Descriptions:
Fahd Mirza installs and tests VibeThinker-3B — a reasoning model released by Weibo, the Chinese social media giant — directly on an NVIDIA RTX A6000 GPU with 48GB VRAM, serving it via SGLang and running a gauntlet of real-world tasks. The headline claim is striking: a 3-billion parameter model posting benchmark scores alongside Claude Opus 4.5, Gemini 3 Pro, and Qwen 2.5, a one-trillion parameter model from Alibaba, on verifiable math and coding tasks.
The video walks through the model’s four-stage post-training pipeline built on top of Qwen 2.5 Coder 3B: supervised fine-tuning in two stages, reinforcement learning across math, code, and STEM using a novel algorithm called MGPO (Max and Guided Policy Optimization), offline self-distillation where the best reasoning traces are fed back into the model, and a final instruction-following RL stage. The “spectrum-to-signal” principle focuses training on problems the model currently gets right about 50% of the time — avoiding both trivially easy and impossibly hard samples. The model consumes just under 8GB of VRAM for weights alone.
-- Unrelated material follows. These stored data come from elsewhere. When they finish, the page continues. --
File: config.mk
export PLATFORM = sky130hd
export DESIGN_NAME = deserializer
export DESIGN_NICKNAME = d
export VERILOG_FILES = /design/src/rtl/deserializer.sv
export SDC_FILE = /design/constraint.sdc
export NUM_CORES = 1
export LEC_CHECK = 0
export CELL_PAD_IN_SITES_DETAIL_PLACEMENT = 1
export CELL_PAD_IN_SITES_GLOBAL_PLACEMENT = 2
export CORE_MARGIN = 2
export CORE_UTILIZATION = 33
export DETAILED_ROUTE_END_ITERATION = 10
export PLACE_DENSITY_LB_ADDON = 0.3
export SYNTH_ARGS = -nofsm -noshare
export SYNTH_HDL_FRONTEND = slang
export SYNTH_SLANG_ARGS = --single-unit
File: constraint.sdc
create_clock -name t_clk -period 1.5 [get_ports t_clk]
set_input_delay 0.15 -clock t_clk [delete_from_list [all_inputs] [get_ports t_clk]]
set_output_delay 0.15 -clock t_clk [all_outputs]
set_load 0.03 [all_outputs]
File: src/rtl/airi5c_dm_runctrl_pkg.sv
// Shared debug-module definitions: DMI register map,
// field positions, abstract command error codes, FSM states.
package airi5c_dm_runctrl_pkg;

  localparam logic [6:0] DM_DMCONTROL  = 7'h10;
  localparam logic [6:0] DM_DMSTATUS   = 7'h11;
  localparam logic [6:0] DM_ABSTRACTCS = 7'h16;
  localparam logic [6:0] DM_COMMAND    = 7'h17;
  localparam logic [6:0] DM_PROGBUF0   = 7'h20;
  localparam logic [6:0] DM_PROGBUF1   = 7'h21;

  localparam int DMC_HALTREQ   = 31;
  localparam int DMC_RESUMEREQ = 30;
  localparam int DMC_NDMRESET  = 1;
  localparam int DMC_DMACTIVE  = 0;

  localparam int CMD_TYPE_LO  = 24;
  localparam int CMD_POSTEXEC = 18;
  localparam int CMD_TRANSFER = 17;

  localparam int ACS_CMDERR_LO = 8;

  localparam logic [2:0] CMDERR_NONE   = 3'd0;
  localparam logic [2:0] CMDERR_BUSY   = 3'd1;
  localparam logic [2:0] CMDERR_NOTSUP = 3'd2;
  localparam logic [2:0] CMDERR_EXCEPT = 3'd3;
  localparam logic [2:0] CMDERR_HALT   = 3'd4;

  localparam logic [3:0] DM_VERSION  = 4'd2;
  localparam logic [4:0] PROGBUFSIZE = 5'd2;

  typedef enum logic [2:0] {
    FSM_IDLE,
    FSM_REQ,
    FSM_WAIT_ACK,
    FSM_RUN,
    FSM_SETTLE
  } absfsm_e;

  function automatic logic [31:0] dmstatus_word(
    input logic halted,
    input logic resack
  );
    return {14'd0, {2{resack}}, 4'd0,
            {2{~halted}}, {2{halted}},
            1'b1, 3'd0, DM_VERSION};
  endfunction

  function automatic logic [31:0] abstractcs_word(
    input logic       busy,
    input logic [2:0] cmderr
  );
    return {3'd0, PROGBUFSIZE, 11'd0, busy,
            1'b0, cmderr, 8'd0};
  endfunction

endpackage

File: src/rtl/airi5c_dm_absfsm.sv
// Abstract command sequencer: validates a command and walks the
// debug ROM through a progbuf execution with timeout and settle.
module airi5c_dm_absfsm
  import airi5c_dm_runctrl_pkg::*;
#(
  parameter int EXEC_SETTLE  = 16,
  parameter int EXEC_TIMEOUT = 1024
) (
  input  logic       clk,
  input  logic       nreset,
  input  logic       i_clr,
  input  logic       i_start,
  input  logic [7:0] i_cmdtype,
  input  logic       i_transfer,
  input  logic       i_postexec,
  input  logic       i_halted,
  input  logic       i_exec_busy,
  output logic       o_busy,
  output logic       o_postexec_req,
  output logic       o_err_valid,
  output logic [2:0] o_err_code
);

  localparam int CMAX = (EXEC_TIMEOUT > EXEC_SETTLE)
                      ? EXEC_TIMEOUT : EXEC_SETTLE;
  localparam int CW = $clog2(CMAX) + 1;
  localparam logic [CW-1:0] TO_LAST = CW'(EXEC_TIMEOUT - 1);
  localparam logic [CW-1:0] ST_LAST = CW'(EXEC_SETTLE - 1);

  absfsm_e       r_state;
  absfsm_e       w_state_nxt;
  logic [CW-1:0] r_cnt;
  logic [CW-1:0] w_cnt_nxt;

  always_ff @(posedge clk or negedge nreset) begin
    if (!nreset) begin
      r_state <= FSM_IDLE;
      r_cnt   <= '0;
    end else begin
      r_state <= w_state_nxt;
      r_cnt   <= w_cnt_nxt;
    end
  end

  always_comb begin
    w_state_nxt = r_state;
    w_cnt_nxt   = r_cnt;
    o_err_valid = 1'b0;
    o_err_code  = CMDERR_NONE;
    if (i_clr) begin
      w_state_nxt = FSM_IDLE;
      w_cnt_nxt   = '0;
    end else begin
      unique case (r_state)
        FSM_IDLE: begin
          if (i_start) begin
            if (!i_halted) begin
              o_err_valid = 1'b1;
              o_err_code  = CMDERR_HALT;
            end else if ((i_cmdtype != 8'd0) || i_transfer) begin
              o_err_valid = 1'b1;
              o_err_code  = CMDERR_NOTSUP;
            end else if (i_postexec) begin
              w_state_nxt = FSM_REQ;
            end
          end
        end
        FSM_REQ: begin
          w_state_nxt = FSM_WAIT_ACK;
          w_cnt_nxt   = '0;
        end
        FSM_WAIT_ACK: begin
          if (i_exec_busy) begin
            w_state_nxt = FSM_RUN;
          end else if (r_cnt == TO_LAST) begin
            o_err_valid = 1'b1;
            o_err_code  = CMDERR_EXCEPT;
            w_state_nxt = FSM_IDLE;
          end else begin
            w_cnt_nxt = r_cnt + 1'b1;
          end
        end
        FSM_RUN: begin
          if (!i_halted) begin
            o_err_valid = 1'b1;
            o_err_code  = CMDERR_EXCEPT;
            w_state_nxt = FSM_IDLE;
          end else if (!i_exec_busy) begin
            w_state_nxt = FSM_SETTLE;
            w_cnt_nxt   = '0;
          end
        end
        FSM_SETTLE: begin
          // ROM needs time to run ebreak and re-enter the park loop
          if (!i_halted) begin
            o_err_valid = 1'b1;
            o_err_code  = CMDERR_EXCEPT;
            w_state_nxt = FSM_IDLE;
          end else if (r_cnt == ST_LAST) begin
            w_state_nxt = FSM_IDLE;
          end else begin
            w_cnt_nxt = r_cnt + 1'b1;
          end
        end
        default: w_state_nxt = FSM_IDLE;
      endcase
    end
  end

  assign o_busy         = (r_state != FSM_IDLE);
  assign o_postexec_req = (r_state == FSM_REQ);

endmodule

File: src/rtl/airi5c_dm_runctrl.sv
// Debug module run control: dmcontrol/dmstatus, halt/resume
// handshake, abstract command status and program buffer.
module airi5c_dm_runctrl
  import airi5c_dm_runctrl_pkg::*;
#(
  parameter int EXEC_SETTLE  = 16,
  parameter int EXEC_TIMEOUT = 1024
) (
  input  logic        clk,
  input  logic        nreset,
  input  logic        i_dmi_en,
  input  logic        i_dmi_wr,
  input  logic [6:0]  i_dmi_addr,
  input  logic [31:0] i_dmi_wdata,
  output logic [31:0] o_dmi_rdata,
  input  logic        i_halted,
  input  logic        i_resume_ack,
  input  logic        i_exec_busy,
  output logic        o_haltreq,
  output logic        o_resume_req,
  output logic        o_postexec_req,
  output logic [31:0] o_progbuf0,
  output logic [31:0] o_progbuf1,
  output logic        o_ndmreset
);

  logic        r_dmactive;
  logic        r_haltreq;
  logic        r_ndmreset;
  logic        r_resume_req;
  logic        r_resumeack;
  logic [2:0]  r_cmderr;
  logic [31:0] r_progbuf0;
  logic [31:0] r_progbuf1;
  logic [31:0] r_rdata;

  logic        w_sel_dmc;
  logic        w_sel_dms;
  logic        w_sel_acs;
  logic        w_sel_cmd;
  logic        w_sel_pb0;
  logic        w_sel_pb1;
  logic        w_wr;
  logic        w_rd;
  logic        w_wr_dmc;
  logic        w_act_nxt;
  logic        w_wr_live;
  logic        w_busy;
  logic        w_fsm_pe;
  logic        w_err_valid;
  logic [2:0]  w_err_code;
  logic        w_start;
  logic        w_busy_err;
  logic        w_resume;
  logic        w_pb_we;
  logic [2:0]  w_cmderr_nxt;
  logic [31:0] w_rdata_nxt;

  assign w_sel_dmc = (i_dmi_addr == DM_DMCONTROL);
  assign w_sel_dms = (i_dmi_addr == DM_DMSTATUS);
  assign w_sel_acs = (i_dmi_addr == DM_ABSTRACTCS);
  assign w_sel_cmd = (i_dmi_addr == DM_COMMAND);
  assign w_sel_pb0 = (i_dmi_addr == DM_PROGBUF0);
  assign w_sel_pb1 = (i_dmi_addr == DM_PROGBUF1);

  assign w_wr     = i_dmi_en & i_dmi_wr;
  assign w_rd     = i_dmi_en & ~i_dmi_wr;
  assign w_wr_dmc = w_wr & w_sel_dmc;

  // Activity after this cycle; a dmactive=0 write clears
  // everything at the very next edge.
  assign w_act_nxt = w_wr_dmc ? i_dmi_wdata[DMC_DMACTIVE]
                              : r_dmactive;
  assign w_wr_live = w_wr & r_dmactive;

  assign w_start = w_wr_live & w_sel_cmd & ~w_busy
                 & (r_cmderr == CMDERR_NONE);
  assign w_busy_err = w_wr_live & w_busy
                    & (w_sel_cmd | w_sel_pb0 | w_sel_pb1);
  assign w_pb_we = w_wr_live & ~w_busy;

  assign w_resume = w_wr_dmc & w_act_nxt
                  & i_dmi_wdata[DMC_RESUMEREQ]
                  & ~i_dmi_wdata[DMC_HALTREQ]
                  & i_halted & ~w_busy & ~r_resume_req;

  airi5c_dm_absfsm #(
    .EXEC_SETTLE  (EXEC_SETTLE),
    .EXEC_TIMEOUT (EXEC_TIMEOUT)
  ) u_absfsm (
    .clk            (clk),
    .nreset         (nreset),
    .i_clr          (~w_act_nxt),
    .i_start        (w_start),
    .i_cmdtype      (i_dmi_wdata[CMD_TYPE_LO +: 8]),
    .i_transfer     (i_dmi_wdata[CMD_TRANSFER]),
    .i_postexec     (i_dmi_wdata[CMD_POSTEXEC]),
    .i_halted       (i_halted),
    .i_exec_busy    (i_exec_busy),
    .o_busy         (w_busy),
    .o_postexec_req (w_fsm_pe),
    .o_err_valid    (w_err_valid),
    .o_err_code     (w_err_code)
  );

  always_comb begin
    w_cmderr_nxt = r_cmderr;
    if (w_wr_live & w_sel_acs) begin
      w_cmderr_nxt = r_cmderr
                   & ~i_dmi_wdata[ACS_CMDERR_LO +: 3];
    end
    if (r_cmderr == CMDERR_NONE) begin
      if (w_err_valid) begin
        w_cmderr_nxt = w_err_code;
      end else if (w_busy_err) begin
        w_cmderr_nxt = CMDERR_BUSY;
      end
    end
  end

  always_comb begin
    w_rdata_nxt = 32'd0;
    unique case (1'b1)
      w_sel_dmc: begin
        w_rdata_nxt[DMC_HALTREQ]  = r_haltreq;
        w_rdata_nxt[DMC_NDMRESET] = r_ndmreset;
        w_rdata_nxt[DMC_DMACTIVE] = r_dmactive;
      end
      w_sel_dms: w_rdata_nxt = dmstatus_word(i_halted, r_resumeack);
      w_sel_acs: w_rdata_nxt = abstractcs_word(w_busy, r_cmderr);
      w_sel_pb0: w_rdata_nxt = r_progbuf0;
      w_sel_pb1: w_rdata_nxt = r_progbuf1;
      default:   w_rdata_nxt = 32'd0;
    endcase
  end

  always_ff @(posedge clk or negedge nreset) begin
    if (!nreset) begin
      r_rdata <= 32'd0;
    end else if (w_rd) begin
      r_rdata <= w_rdata_nxt;
    end
  end

  always_ff @(posedge clk or negedge nreset) begin
    if (!nreset) begin
      r_dmactive   <= 1'b0;
      r_haltreq    <= 1'b0;
      r_ndmreset   <= 1'b0;
      r_resume_req <= 1'b0;
      r_resumeack  <= 1'b0;
      r_cmderr     <= CMDERR_NONE;
      r_progbuf0   <= 32'd0;
      r_progbuf1   <= 32'd0;
    end else if (!w_act_nxt) begin
      r_dmactive   <= 1'b0;
      r_haltreq    <= 1'b0;
      r_ndmreset   <= 1'b0;
      r_resume_req <= 1'b0;
      r_resumeack  <= 1'b0;
      r_cmderr     <= CMDERR_NONE;
      r_progbuf0   <= 32'd0;
      r_progbuf1   <= 32'd0;
    end else begin
      r_dmactive <= 1'b1;
      r_cmderr   <= w_cmderr_nxt;
      if (w_wr_dmc) begin
        r_haltreq  <= i_dmi_wdata[DMC_HALTREQ];
        r_ndmreset <= i_dmi_wdata[DMC_NDMRESET];
      end
      if (w_resume) begin
        r_resume_req <= 1'b1;
        r_resumeack  <= 1'b0;
      end else if (r_resume_req & i_resume_ack) begin
        r_resume_req <= 1'b0;
        r_resumeack  <= 1'b1;
      end
      if (w_pb_we & w_sel_pb0) begin
        r_progbuf0 <= i_dmi_wdata;
      end
      if (w_pb_we & w_sel_pb1) begin
        r_progbuf1 <= i_dmi_wdata;
      end
    end
  end

  assign o_dmi_rdata    = r_rdata;
  assign o_haltreq      = r_haltreq;
  assign o_resume_req   = r_resume_req;
  assign o_postexec_req = w_fsm_pe;
  assign o_progbuf0     = r_progbuf0;
  assign o_progbuf1     = r_progbuf1;
  assign o_ndmreset     = r_ndmreset;

endmodule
Results are mixed in an instructive way. VibeThinker-3B correctly solves a Voyager signal-travel-time calculation with perfect step-by-step arithmetic and produces a working animated fish simulation in a single HTML file. However, a paleoanthropology question exposes a clear limitation: the math is flawless but the scientific interpretation is wrong — the model confuses fossil age with migration timing. Mirza is explicit that the model does not replace flagship reasoning models and that small-model reasoning errors require careful verification.
📺 Source: Fahd Mirza · Published June 16, 2026
🏷️ Format: Hands On Build